Go BIG or go home, right?
She stands there as I walk toward her in the parking lot. It was one of those surreal moments of life. Said guy is standing not far away, giving me some leeway (probably scared that I am some kind of crazy person).
The conversation is awkward at best.
I don’t remember much of it. I just soon realize that she was with him and there wasn’t really much to talk about. I take in this moment, with her, that I had waited so long for and then say goodbye.
I feel like a mothafucking JEDI!
Sometimes, it’s not the outcome that’s important; it’s the very principle of the thing. It’s doing something. Saying something.
I felt at peace because I stood my ground and took my shot.
Now, it’s 5 or 6 years later. I’m on an online dating site, and her profile shows up. The moment I see the picture and her handle, I knew it’s her.
Obviously, I’m excited. We ended up sending some messages back and forth, but it’s quickly apparent that we are in different places in our lives. Me: just getting out of a serious relationship and not wanting back in real soon. She: interested in getting into a serious, committed relationship.
But we had a connection again. In the past couple of days, we even started texting. She was actually trying to hook me up with one of her girlfriends.
Then comes today.
Without sharing too many private details, let’s just say that our timing was off again; however, it looked like a window of opportunity was about to open up.

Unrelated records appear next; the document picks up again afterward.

===== config.mk =====
export PLATFORM = sky130hd
export DESIGN_NAME = memory_arbiter_flat
export DESIGN_NICKNAME = d
export VERILOG_FILES = /design/src/rtl/memory_arbiter_if.sv /design/src/rtl/memory_arbiter.sv /design/src/flat_wrapper.sv
export SDC_FILE = /design/constraint.sdc
export NUM_CORES = 1
export LEC_CHECK = 0
export CORE_AREA = 5 5 284 286
export DETAILED_ROUTE_END_ITERATION = 7
export DIE_AREA = 0 0 289 291
export GPL_ROUTABILITY_DRIVEN = 0
export GPL_TIMING_DRIVEN = 0
export SYNTH_ARGS = -nofsm -noshare
export SYNTH_HDL_FRONTEND = slang
export SYNTH_SLANG_ARGS = --single-unit

===== constraint.sdc =====
create_clock -name CLK -period 20.7 [get_ports CLK]
set_clock_uncertainty 0.05 [all_clocks]
set_input_delay 5.175 -clock CLK [delete_from_list [all_inputs] [get_ports CLK]]
set_output_delay 5.175 -clock CLK [all_outputs]
set_load 0.01 [all_outputs]

===== src/rtl/memory_arbiter_if.sv =====
// Bus bundle between the two cache miss ports, the arbiter and data_memory.
// The arbiter takes the slave view; caches and memory together take the master view.
interface memory_arbiter_if #(
    parameter int ADDR_WIDTH  = 28,
    parameter int BLOCK_WIDTH = 128
);
    logic                   IC_READ;
    logic [ADDR_WIDTH-1:0]  IC_ADDRESS;
    logic [BLOCK_WIDTH-1:0] IC_READ_DATA;
    logic                   IC_BUSYWAIT;

    logic                   DC_READ;
    logic                   DC_WRITE;
    logic [ADDR_WIDTH-1:0]  DC_ADDRESS;
    logic [BLOCK_WIDTH-1:0] DC_WRITE_DATA;
    logic [BLOCK_WIDTH-1:0] DC_READ_DATA;
    logic                   DC_BUSYWAIT;

    logic                   MEM_READ;
    logic                   MEM_WRITE;
    logic [ADDR_WIDTH-1:0]  MEM_ADDRESS;
    logic [BLOCK_WIDTH-1:0] MEM_WRITE_DATA;
    logic [BLOCK_WIDTH-1:0] MEM_READ_DATA;
    logic                   MEM_BUSYWAIT;

    modport slave (
        input  IC_READ, IC_ADDRESS,
        input  DC_READ, DC_WRITE, DC_ADDRESS, DC_WRITE_DATA,
        input  MEM_READ_DATA, MEM_BUSYWAIT,
        output IC_READ_DATA, IC_BUSYWAIT,
        output DC_READ_DATA, DC_BUSYWAIT,
        output MEM_READ, MEM_WRITE, MEM_ADDRESS, MEM_WRITE_DATA
    );

    modport master (
        output IC_READ, IC_ADDRESS,
        output DC_READ, DC_WRITE, DC_ADDRESS, DC_WRITE_DATA,
        output MEM_READ_DATA, MEM_BUSYWAIT,
        input  IC_READ_DATA, IC_BUSYWAIT,
        input  DC_READ_DATA, DC_BUSYWAIT,
        input  MEM_READ, MEM_WRITE, MEM_ADDRESS, MEM_WRITE_DATA
    );
endinterface


===== src/rtl/memory_arbiter.sv =====
// Round-robin arbiter sharing one block-wide data_memory between the
// instruction-cache miss port and the data-cache miss/write-back port.
module memory_arbiter #(
    parameter int ADDR_WIDTH  = 28,
    parameter int BLOCK_WIDTH = 128
) (
    input  logic            CLK,
    input  logic            RESET,
    memory_arbiter_if.slave bus
);
    typedef enum logic [1:0] {IDLE, ACCESS, CAPTURE, DONE} state_t;
    typedef enum logic {PORT_IC, PORT_DC} port_t;

    state_t                 state, state_nx;
    port_t                  grant, last_grant, winner;
    logic                   ic_req, dc_req, any_req, win_wr;
    logic                   op_rd_p0, op_wr_p0;
    logic [ADDR_WIDTH-1:0]  addr_p0;
    logic [BLOCK_WIDTH-1:0] wdata_p0;
    logic [BLOCK_WIDTH-1:0] ic_data_p1, dc_data_p1;

    assign ic_req  = bus.IC_READ;
    assign dc_req  = bus.DC_READ | bus.DC_WRITE;
    assign any_req = ic_req | dc_req;

    // On a tie the port that was not served last wins.
    always_comb begin
        winner = PORT_IC;
        if (dc_req && (!ic_req || last_grant == PORT_IC))
            winner = PORT_DC;
    end

    // A simultaneous DC read+write is carried out as a write only.
    assign win_wr = (winner == PORT_DC) && bus.DC_WRITE;

    always_ff @(posedge CLK or posedge RESET) begin
        if (RESET)
            state <= IDLE;
        else
            state <= state_nx;
    end

    always_comb begin
        state_nx        = state;
        bus.MEM_READ    = 1'b0;
        bus.MEM_WRITE   = 1'b0;
        bus.IC_BUSYWAIT = ic_req;
        bus.DC_BUSYWAIT = dc_req;
        unique case (state)
            IDLE: begin
                if (any_req)
                    state_nx = ACCESS;
            end
            ACCESS: begin
                bus.MEM_READ  = op_rd_p0;
                bus.MEM_WRITE = op_wr_p0;
                if (!bus.MEM_BUSYWAIT)
                    state_nx = CAPTURE;
            end
            CAPTURE: begin
                state_nx = DONE;
            end
            DONE: begin
                if (grant == PORT_IC)
                    bus.IC_BUSYWAIT = 1'b0;
                else
                    bus.DC_BUSYWAIT = 1'b0;
                state_nx = IDLE;
            end
        endcase
    end

    // Request stage: winner's op, address and write block held for the transfer.
    always_ff @(posedge CLK or posedge RESET) begin
        if (RESET) begin
            grant      <= PORT_IC;
            last_grant <= PORT_DC;
            op_rd_p0   <= 1'b0;
            op_wr_p0   <= 1'b0;
            addr_p0    <= '0;
            wdata_p0   <= '0;
        end else if (state == IDLE && any_req) begin
            grant      <= winner;
            last_grant <= winner;
            op_wr_p0   <= win_wr;
            op_rd_p0   <= !win_wr;
            addr_p0    <= (winner == PORT_DC) ? bus.DC_ADDRESS : bus.IC_ADDRESS;
            if (win_wr)
                wdata_p0 <= bus.DC_WRITE_DATA;
        end
    end

    // Return stage: completed read block steered to the granted port.
    always_ff @(posedge CLK or posedge RESET) begin
        if (RESET) begin
            ic_data_p1 <= '0;
            dc_data_p1 <= '0;
        end else if (state == CAPTURE && op_rd_p0) begin
            if (grant == PORT_IC)
                ic_data_p1 <= bus.MEM_READ_DATA;
            else
                dc_data_p1 <= bus.MEM_READ_DATA;
        end
    end

    assign bus.MEM_ADDRESS    = addr_p0;
    assign bus.MEM_WRITE_DATA = wdata_p0;
    assign bus.IC_READ_DATA   = ic_data_p1;
    assign bus.DC_READ_DATA   = dc_data_p1;
endmodule

===== src/flat_wrapper.sv =====
// flat-port wrapper written by rule: the top's interface ports become plain ports
module memory_arbiter_flat 
#(
    parameter int ADDR_WIDTH  = 28,
    parameter int BLOCK_WIDTH = 128
)
  (CLK, RESET, bus_IC_READ, bus_IC_ADDRESS, bus_DC_READ, bus_DC_WRITE, bus_DC_ADDRESS, bus_DC_WRITE_DATA, bus_MEM_READ_DATA, bus_MEM_BUSYWAIT, bus_IC_READ_DATA, bus_IC_BUSYWAIT, bus_DC_READ_DATA, bus_DC_BUSYWAIT, bus_MEM_READ, bus_MEM_WRITE, bus_MEM_ADDRESS, bus_MEM_WRITE_DATA);
  memory_arbiter_if #(.ADDR_WIDTH(ADDR_WIDTH), .BLOCK_WIDTH(BLOCK_WIDTH)) bus_i ();
  input  logic CLK;
  input  logic RESET;
  input wire logic [$bits(bus_i.IC_READ)-1:0] bus_IC_READ;
  input wire logic [$bits(bus_i.IC_ADDRESS)-1:0] bus_IC_ADDRESS;
  input wire logic [$bits(bus_i.DC_READ)-1:0] bus_DC_READ;
  input wire logic [$bits(bus_i.DC_WRITE)-1:0] bus_DC_WRITE;
  input wire logic [$bits(bus_i.DC_ADDRESS)-1:0] bus_DC_ADDRESS;
  input wire logic [$bits(bus_i.DC_WRITE_DATA)-1:0] bus_DC_WRITE_DATA;
  input wire logic [$bits(bus_i.MEM_READ_DATA)-1:0] bus_MEM_READ_DATA;
  input wire logic [$bits(bus_i.MEM_BUSYWAIT)-1:0] bus_MEM_BUSYWAIT;
  output wire logic [$bits(bus_i.IC_READ_DATA)-1:0] bus_IC_READ_DATA;
  output wire logic [$bits(bus_i.IC_BUSYWAIT)-1:0] bus_IC_BUSYWAIT;
  output wire logic [$bits(bus_i.DC_READ_DATA)-1:0] bus_DC_READ_DATA;
  output wire logic [$bits(bus_i.DC_BUSYWAIT)-1:0] bus_DC_BUSYWAIT;
  output wire logic [$bits(bus_i.MEM_READ)-1:0] bus_MEM_READ;
  output wire logic [$bits(bus_i.MEM_WRITE)-1:0] bus_MEM_WRITE;
  output wire logic [$bits(bus_i.MEM_ADDRESS)-1:0] bus_MEM_ADDRESS;
  output wire logic [$bits(bus_i.MEM_WRITE_DATA)-1:0] bus_MEM_WRITE_DATA;
  assign bus_i.IC_READ = bus_IC_READ;
  assign bus_i.IC_ADDRESS = bus_IC_ADDRESS;
  assign bus_i.DC_READ = bus_DC_READ;
  assign bus_i.DC_WRITE = bus_DC_WRITE;
  assign bus_i.DC_ADDRESS = bus_DC_ADDRESS;
  assign bus_i.DC_WRITE_DATA = bus_DC_WRITE_DATA;
  assign bus_i.MEM_READ_DATA = bus_MEM_READ_DATA;
  assign bus_i.MEM_BUSYWAIT = bus_MEM_BUSYWAIT;
  assign bus_IC_READ_DATA = bus_i.IC_READ_DATA;
  assign bus_IC_BUSYWAIT = bus_i.IC_BUSYWAIT;
  assign bus_DC_READ_DATA = bus_i.DC_READ_DATA;
  assign bus_DC_BUSYWAIT = bus_i.DC_BUSYWAIT;
  assign bus_MEM_READ = bus_i.MEM_READ;
  assign bus_MEM_WRITE = bus_i.MEM_WRITE;
  assign bus_MEM_ADDRESS = bus_i.MEM_ADDRESS;
  assign bus_MEM_WRITE_DATA = bus_i.MEM_WRITE_DATA;
  memory_arbiter #(.ADDR_WIDTH(ADDR_WIDTH), .BLOCK_WIDTH(BLOCK_WIDTH)) u_core (.CLK(CLK), .RESET(RESET), .bus(bus_i));
endmodule

# After elaboration in Yosys (flattened, before gate mapping)
# Index checks and enable logic that the tools add are counted.
[classes] add_sub_neg=0 mul=0 n_div=0 magnitude_cmp=0 eq_ne=5 n_shift=0 mux=11 bitwise=4 reduce_logical=12
[ops] cell="$mux W28" n=1
[ops] cell="$pmux W2 S4" n=1
[ops] cell="$reduce_and A2 Y1" n=4
[ops] cell="$mux W1" n=7
[ops] cell="$eq A2 B2 Y1 const B" n=2
[ops] cell="$logic_and A1 B1 Y1" n=4
[ops] cell="$mux W2" n=2
[ops] cell="$eq A2 B1 Y1 const B" n=1
[ops] cell="$logic_not A1 Y1" n=2
[ops] cell="$logic_not A2 Y1" n=1
[ops] cell="$ne A2 B1 Y1 const B" n=1
[ops] cell="$ne A2 B2 Y1 const B" n=1
[ops] cell="$not A1 Y1" n=2
[ops] cell="$or A1 B1 Y1" n=2
[ops] cell="$logic_or A1 B1 Y1" n=1
[totals] register_bits=418 latch_bits=0 ramBits=0 romBits=0 input_bits=318 out_inout_bits=416 elab_cells=41 memories=0

# Longest topological paths before layout
# Gate-level depths: netlist of run 1.
[depth] depth_word=6 ltp_mapped=7 depth_no_buf=5

# Worst setup path before layout of run 1
# Ideal clock, no wire load.
[synth_path] kind="input to output" startpoint="input port bus_DC_WRITE" endpoint="output port bus_DC_BUSYWAIT" arrival_ns=5.422 required_time_ns=15.475 setup_slack_ns=10.053 cell_stages=2 path_buffers=0 cell_sequence="nor2_1 -> a21oi_1"
[synth_between] elab_chain_len=3
[synth_rtl] item="from (decl)" line="flat_wrapper.sv:14" source="input wire logic [$bits(bus_i.DC_WRITE)-1:0] bus_DC_WRITE;"
[synth_rtl] item="$or A1 B1 Y1 *" line="memory_arbiter.sv:23" source="assign dc_req = bus.DC_READ | bus.DC_WRITE;"
[synth_rtl] item="$mux W1" line="memory_arbiter.sv:64" source="if (grant == PORT_IC)"
[synth_rtl] item="$mux W1 *" line="memory_arbiter.sv:49" source="unique case (state)"
[synth_rtl] item="to (decl)" line="flat_wrapper.sv:22" source="output wire logic [$bits(bus_i.DC_BUSYWAIT)-1:0] bus_DC_BUSYWAIT;"
# Mark *: on every way between the ends. The rest lies on a longest branch, timed or not.

# Final worst setup path of run 1
[layout_path] startpoint="input port bus_IC_READ" endpoint="output port bus_IC_BUSYWAIT"
[layout_between] elab_chain_len=2
[layout_rtl] item="from (decl)" line="flat_wrapper.sv:11" source="input wire logic [$bits(bus_i.IC_READ)-1:0] bus_IC_READ;"
[layout_rtl] item="$mux W1" line="memory_arbiter.sv:64"
[layout_rtl] item="$mux W1 *" line="memory_arbiter.sv:49"
[layout_rtl] item="to (decl)" line="flat_wrapper.sv:20" source="output wire logic [$bits(bus_i.IC_BUSYWAIT)-1:0] bus_IC_BUSYWAIT;"
# Marked as above.

==> out/metrics.csv, run 1 <==
stage,metric,value,unit
run_status,status,finished clean,
place,Area after DPL,24600,µm²
clocking,clock root buffer,clkbuf_16,
drt,DR iter-0 viols,255,
layout,Multi-input gate area,5052,µm²
floorplanning,initial core utilization,20.31,%
clocking,Clock Path Buffers,3,
timing,FMAX,84.03,MHz
clocking,CTS tree,yes,
synth,Syn Area/Cell,16.38,µm²
layout,area delta synth->final,65.53,%
drt,Routed Antenna Nets,0,
critical_path,CP Data Arrival Time,6680,ps
synth,sequential-to-total area share from yosys stat,65.96,%
global_routing,vias in the first global route,12430,
power_and_ir_drop,Lkg Pwr,10.77,nW
clocking,Num CTS Buffers,47,
global_routing,largest net degree at the start of global routing,130,
synth,Synth Register Bits,418,
layout,layout cells sized above 1,23.28,%
global_routing,GRT Resource Usage Total,12.60,%
synth,Syn Std Cell Area,15860,µm²
clocking,post-cts hold buffer count,0,
floorplanning,width of the die,289,µm
floorplanning,Rows,103,
layout,"commonest cells after routing, fill and taps aside","clkdlybuf4s50_1, dfrtp_1, mux2_2",
timing,Max-slew headroom,41.08,%
drt,post-DR vias/cell,3.920,
timing,Final TNS setup,0,ps
critical_path,Crit Path Max Fanout,5,
layout,"commonest non-fill, non-tap cell in the layout",clkdlybuf4s50_1,
floorplanning,# IOs,734,
drt,total wire length,55630,µm
critical_path,required time of the critical path,15480,ps
timing,final slew viol count,0,
global_routing,Overflow after GRT,0,
place,IO buf count,733,
global_routing,initial antenna violation count,6,
timing,slew at the pin closest to its max-slew limit,883.9,ps
layout,fin nets,2076,
global_routing,first-pass GRT wire length,81020,µm
timing,Final min period,11900,ps
timing,Final Hold Vio Count,0,
floorplanning,DIE AREA,84100,µm²
drt,# DRC,0,
drt,via count,11170,
critical_path,Setup crit end kind,primary output,
clocking,post-cts repair resize count,0,
timing,Final period util,57.49,%
synth,Yosys warnings,0,
hold_path,worst hold path class,flop to flop,
job,Max-Cap Viols,0,
power_and_ir_drop,VDD IR-drop max,0.08321,mV
floorplanning,Core ar.,78100,µm²
timing,final setup fails,0,
drt,wire per inst,19.53,µm
clocking,"Setup Fix Bufs, Post-CTS",0,
critical_path,Startpoint Class,primary input,
clocking,clock transition at the registers of the reported paths,60,ps
synth,Mapped Cells,968,
floorplanning,Die Ht,291,µm
layout,Filler Cells Inserted,7704,
timing,RSZ-0062 raised after global routing,no,
layout,"Design Area, Final",26250,µm²
synth,syn_nets,1291,
drt,DR pass1 iterations,4,
power_and_ir_drop,power per cell area,162.7,nW/µm²
layout,post-layout util,33.61,%
place,DP Wirelength,44180,µm
critical_path,Setup CP Type,primary input to primary output,
clocking,H-tree levels,2,
clocking,worst skew pair latency,560,ps
clocking,CTS sink cnt,418,
layout,Register Area,10460,µm²
synth,distinct cell type count after synthesis,24,
power_and_ir_drop,total design power,4.272,mW
## cells by family after synthesis
family          share of synthesized area (%)
buf+inv                                 2.178
fa+ha+maj                              0.3945
flops                                   65.96
compound gates                          1.420
mux                                     29.17
simple gates                           0.8757
## worst max-delay path, cell delays in order
cell,delay (ps)
clkdlybuf4s50_1,630
inv_1,110
a21oi_1,160
clkdlybuf4s50_1,610
## layout make-up
| cell class | instances | share of cell area [%] |
|---|---|---|
| Clock buffer | 73 | 5.581 |
| Timing Repair Buffer | 736 | 28.26 |
| Buffer | 51 | 1.230 |
| Clock inverter | 14 | 0.6339 |
| Sequential cell | 418 | 39.85 |
| Antenna cell | 8 | 0.07626 |
| Multi-Input combinational cell | 493 | 19.25 |
| Inverter | 6 | 0.1144 |
| Tap cell | 1050 | 5.005 |
## state kept, by name, indices dropped and copies added (netlist names)
signal,cells
u_core.bus.DC_READ_DATA,128
u_core.bus.IC_READ_DATA,128
u_core.bus.MEM_WRITE_DATA,128
u_core.bus.MEM_ADDRESS,28
u_core.state,2
u_core.grant,1
u_core.last_grant,1
u_core.op_rd_p0,1
u_core.op_wr_p0,1
## report_power, final
part	total (mW)	internal (mW)	leakage (nW)	switching [mW]
combinational	1.94	1.16	5.04	0.783
sequential	1.47	1.24	4.92	0.225
clock	0.864	0.524	0.809	0.340
total	4.27	2.92	10.8	1.35
## final timing paths
kind | start | endpoint | slack, ps | cells past startpoint
max | bus_IC_READ | bus_IC_BUSYWAIT | 8800 | 4
min | u_core.op_wr_p0$_DFFE_PP0P_ | u_core.op_wr_p0$_DFFE_PP0P_ | 430 | 1
max reg2reg | u_core.state[0]$_DFFE_PP0P_ | u_core.bus.DC_READ_DATA[30]$_DFFE_PP0P_ | 18120 | 6
min reg2reg | u_core.op_wr_p0$_DFFE_PP0P_ | u_core.op_wr_p0$_DFFE_PP0P_ | 430 | 1
max in group asynchronous | RESET | u_core.bus.MEM_WRITE_DATA[119]$_DFFE_PP0P_ | 13980 | 4
min in group asynchronous | RESET | u_core.bus.IC_READ_DATA[48]$_DFFE_PP0P_ | 4970 | 2
## layer usage
metal / vias up / GRT usage (%) / routed length, µm
met3: 98 / 4.283 / 4622
met5: - / 0 / 0
met4: 0 / 4.333 / 1810
li1: 5006 / - / -
met1: 5657 / 13.91 / 20500
met2: 407 / 22.52 / 28700
## cell usage after synthesis
cell type / n / share of area (%)
nand3_1: 2 / 0.063
o21ai_0: 8 / 0.25
a21oi_1: 4 / 0.13
o31ai_2: 1 / 0.079
a32o_1: 1 / 0.063
ha_1: 5 / 0.39
nor2_1: 2 / 0.047
a21oi_2: 1 / 0.055
a21o_1: 1 / 0.047
dfstp_2: 1 / 0.17
dfrtp_1: 417 / 66
mux2_2: 287 / 20
o2bb2ai_1: 1 / 0.055
nand2_1: 29 / 0.69
buf_4: 3 / 0.14
buf_6: 11 / 0.78
mux2_1: 98 / 7.0
and2_1: 2 / 0.079
a22o_1: 2 / 0.11
inv_1: 6 / 0.14
clkbuf_1: 7 / 0.17
buf_2: 30 / 0.95
o21ai_1: 20 / 0.63
mux2i_1: 29 / 1.8
## metrics by stage
stage               setup WS, ps  instances  hold WS (ps)
floorplan                   3842        968         391.7
global placement          -916.8       2751         404.1
detailed placement          8784       2754         413.6
CTS                         8763       2841         427.6
global route                8675       2845         448.0
finish                      8799       2849         427.4
(Power assumes the default switching activity.)
==> inputs of run 2 (changes only) <==
CORE_AREA = 5 5 285 287   (was 5 5 284 286)
DIE_AREA = 0 0 290 292   (was 0 0 289 291)
clock period = 10.25 ns   (was 20.7 ns; I/O delays follow)
==> run 2 against run 1 <==
Compared with the run above:
- cell count hardly changed
- clock-buffer cell count is 3 higher
- total power is 100% higher
- first-iteration DRC count is 4.3% lower
- critical path depth stayed put
- flip-flop and latch count stayed put
- register-to-register slack worse by 11000 ps
- highest routed layer is now met5
==> out/metrics.csv, run 2 (synthesis gave the netlist of run 1 again) <==
stage,metric,value,unit,change
power_and_ir_drop,net switching power,2.731,mW,+100%
run_status,status,finished clean,,
drt,# DRC,0,,unchanged
layout,Non-Filler Instances,2850,,+0.035%
timing,Final Hold Vio Count,0,,unchanged
place,cell count after placement,2762,,+0.29%
power_and_ir_drop,Clk network pwr share,19.7,%,-0.5 points
power_and_ir_drop,Pint,5.861,mW,+100%
drt,total wire length,57210,µm,+2.8%
critical_path,R2R depth,6,,unchanged
power_and_ir_drop,Comb power frac,45.7,%,+0.3 points
power_and_ir_drop,power per cell area,326.6,nW/µm²,+100%
power_and_ir_drop,VDD IR-drop max,0.1578,mV,+90%
clocking,clock transition at the registers of the reported paths,60,ps,about the same
power_and_ir_drop,sequential share of power,34.6,%,+0.2 points
critical_path,Startpoint Class,primary input,,
job,Max-Cap Viols,0,,unchanged
hold_path,Min-Delay Path Depth,1,,unchanged
critical_path,CP Data Arrival Time,4090,ps,-2590 ps
global_routing,vias in the first global route,12660,,+1.9%
critical_path,required time of the critical path,7640,ps,-7840 ps
layout,area delta synth->final,65.86,%,
global_routing,GRT Resource Usage Total,12.98,%,+0.37 points
clocking,post-cts repair resize count,0,,unchanged
global_routing,Overflow after GRT,0,,unchanged
global_routing,global routing's busiest layer,met2,,
drt,post-DR vias/cell,3.924,,about the same
global_routing,initial antenna violation count,5,,-1
power_and_ir_drop,total design power,8.592,mW,+100%
timing,Max-slew headroom,42.28,%,+1.2 points
clocking,Num CTS Buffers,48,,+2.1%
floorplanning,initial core utilization,20.24,%,-0.067 points
global_routing,first-pass GRT wire length,85080,µm,+5.0%
clocking,worst skew pair latency,580,ps,+20 ps
global_routing,met1 usage,14.88,%,+0.97 points
clocking,Clock Path Buffers,3,,unchanged
layout,layout cells sized above 1,23.26,%,about the same
place,DP Wirelength,46100,µm,+4.3%
layout,fin nets,2085,,+0.43%
hold_path,worst hold path class,flop to flop,,
layout,"commonest non-fill, non-tap cell in the layout",clkdlybuf4s50_1,,
critical_path,Setup CP Type,primary input to primary output,,
timing,RSZ-0062 raised after global routing,no,,
layout,post-layout util,33.57,%,-0.044 points
timing,Final TNS setup,0,ps,unchanged
clocking,H-tree levels,2,,unchanged
clocking,CTS tree,yes,,
critical_path,Setup crit end kind,primary output,,
global_routing,largest net degree at the start of global routing,45,,-65%
floorplanning,# IOs,734,,unchanged
power_and_ir_drop,Net Sw Frac,31.78,%,+0.23 points
timing,FMAX,149.2,MHz,
layout,"commonest cells after routing, fill and taps aside","clkdlybuf4s50_1, dfrtp_1, mux2_2",,
floorplanning,Core ar.,78360,µm²,+0.33%
place,IO buf count,733,,unchanged
timing,Final period util,65.38,%,
drt,DR iter-0 viols,244,,-4.3%
drt,wire per inst,20.07,µm,+2.8%
timing,final slew viol count,0,,unchanged
clocking,clock root buffer,clkbuf_16,,
clocking,post-cts hold buffer count,0,,unchanged
timing,final setup fails,0,,unchanged
timing,slew at the pin closest to its max-slew limit,865.8,ps,-18.04 ps
clocking,CTS sink cnt,418,,unchanged
global_routing,met2 Track Usage GR,23.37,%,+0.84 points
drt,via count,11180,,+0.13%
floorplanning,Rows,103,,unchanged
clocking,"Setup Fix Bufs, Post-CTS",0,,unchanged
floorplanning,width of the die,290,µm,+0.35%
critical_path,Crit Path Max Fanout,5,,unchanged
floorplanning,DIE AREA,84680,µm²,+0.69%
floorplanning,Die Ht,292,µm,+0.34%
power_and_ir_drop,Lkg Pwr,10.79,nW,+0.18%
global_routing,met3 Use GR,4.198,%,-0.085 points
timing,Final min period,6702,ps,
drt,DR pass1 iterations,6,,+2
drt,Routed Antenna Nets,0,,unchanged
-- run 2: final timing paths --
kind / start / to / slack, ps
setup / recovery: bus_IC_READ / bus_IC_BUSYWAIT / 3550
setup reg to reg: u_core.state[0]$_DFFE_PP0P_ / u_core.bus.DC_READ_DATA[20]$_DFFE_PP0P_ / 7610
hold reg to reg: u_core.op_wr_p0$_DFFE_PP0P_ / u_core.op_wr_p0$_DFFE_PP0P_ / 420
max in group asynchronous: RESET / u_core.bus.DC_READ_DATA[1]$_DFFE_PP0P_ / 6570
hold / removal: u_core.op_wr_p0$_DFFE_PP0P_ / u_core.op_wr_p0$_DFFE_PP0P_ / 420
min in group asynchronous: RESET / u_core.bus.DC_READ_DATA[97]$_DFFE_PP0P_ / 2420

She texts me late in the evening, and we start exchanging text messages and then move to instant voice messages.
This goes on for about an hour. We’re laughing, and it’s really great. I am really feeling our vibe again–kinda like old times.
Let me not get too dramatic here. I didn’t hear back from her for 15 minutes. I know that’s not a long time, but when you’re non-stop exchanging messages for over an hour… yeah.
She eventually responds and tells me someone had called.
And that’s it.
I am second fiddle to some other guy. (And, yes, I know it was a guy.)
And I feel devastated on the inside.
Ok, not devastated. Devastated is a story.
I feel like my chest has been ripped open, a certain vital organ has been removed and set upon the table in front of me.
Yeah. Loads of fun.
The older, newer me would have texted her–and I almost did–just sharing my experience of what happened and how it made me feel to be discarded. (Not that I actually was discarded; it’s just how I felt.)
But the newer, newer me paused and realized: No, I don’t have to text her. She’s just in her excited world with someone else, and I don’t need to plop my crap on her doorstep.
So, tonight I cope by writing.
By outing myself.
This is the work–my work.
It’s good, hard work, but it’s the opposite of fun.
I’m sitting in a place of non-attachment but holding onto my desires. And I’m not repressing the hurt.
This is my therapy, but I also share because I believe that my sharing can give others permission to do the same; not necessarily in a blog (though it can be quite cathartic), but in some way–your way.
I hope you will pass this on so that the right people can read it. I honestly believe that it can save lives. People do crazy shit every day and every night because they are hurt.
And because they don’t know how to be with it.
They cope (i.e., dope) in unhealthy ways.
It’s truly hard to even begin to look at this stuff; to see your heart on the table in front of you and not run in horror or pretend or…
I applaud those of you who are even willing to look.
It takes a lot of courage.
Wow… I’m feeling so much better now.
Side note: It’s 2:30am, and I am just about to publish this thing when I hear a text coming in. I first finish tagging my post with keywords, and then I take a look. Of course, it’s her. The text reads: I’m sorry, Alex! We talked for 2 hours! I’m going to sleep now.
And my freshly-sewn stitches get ripped open.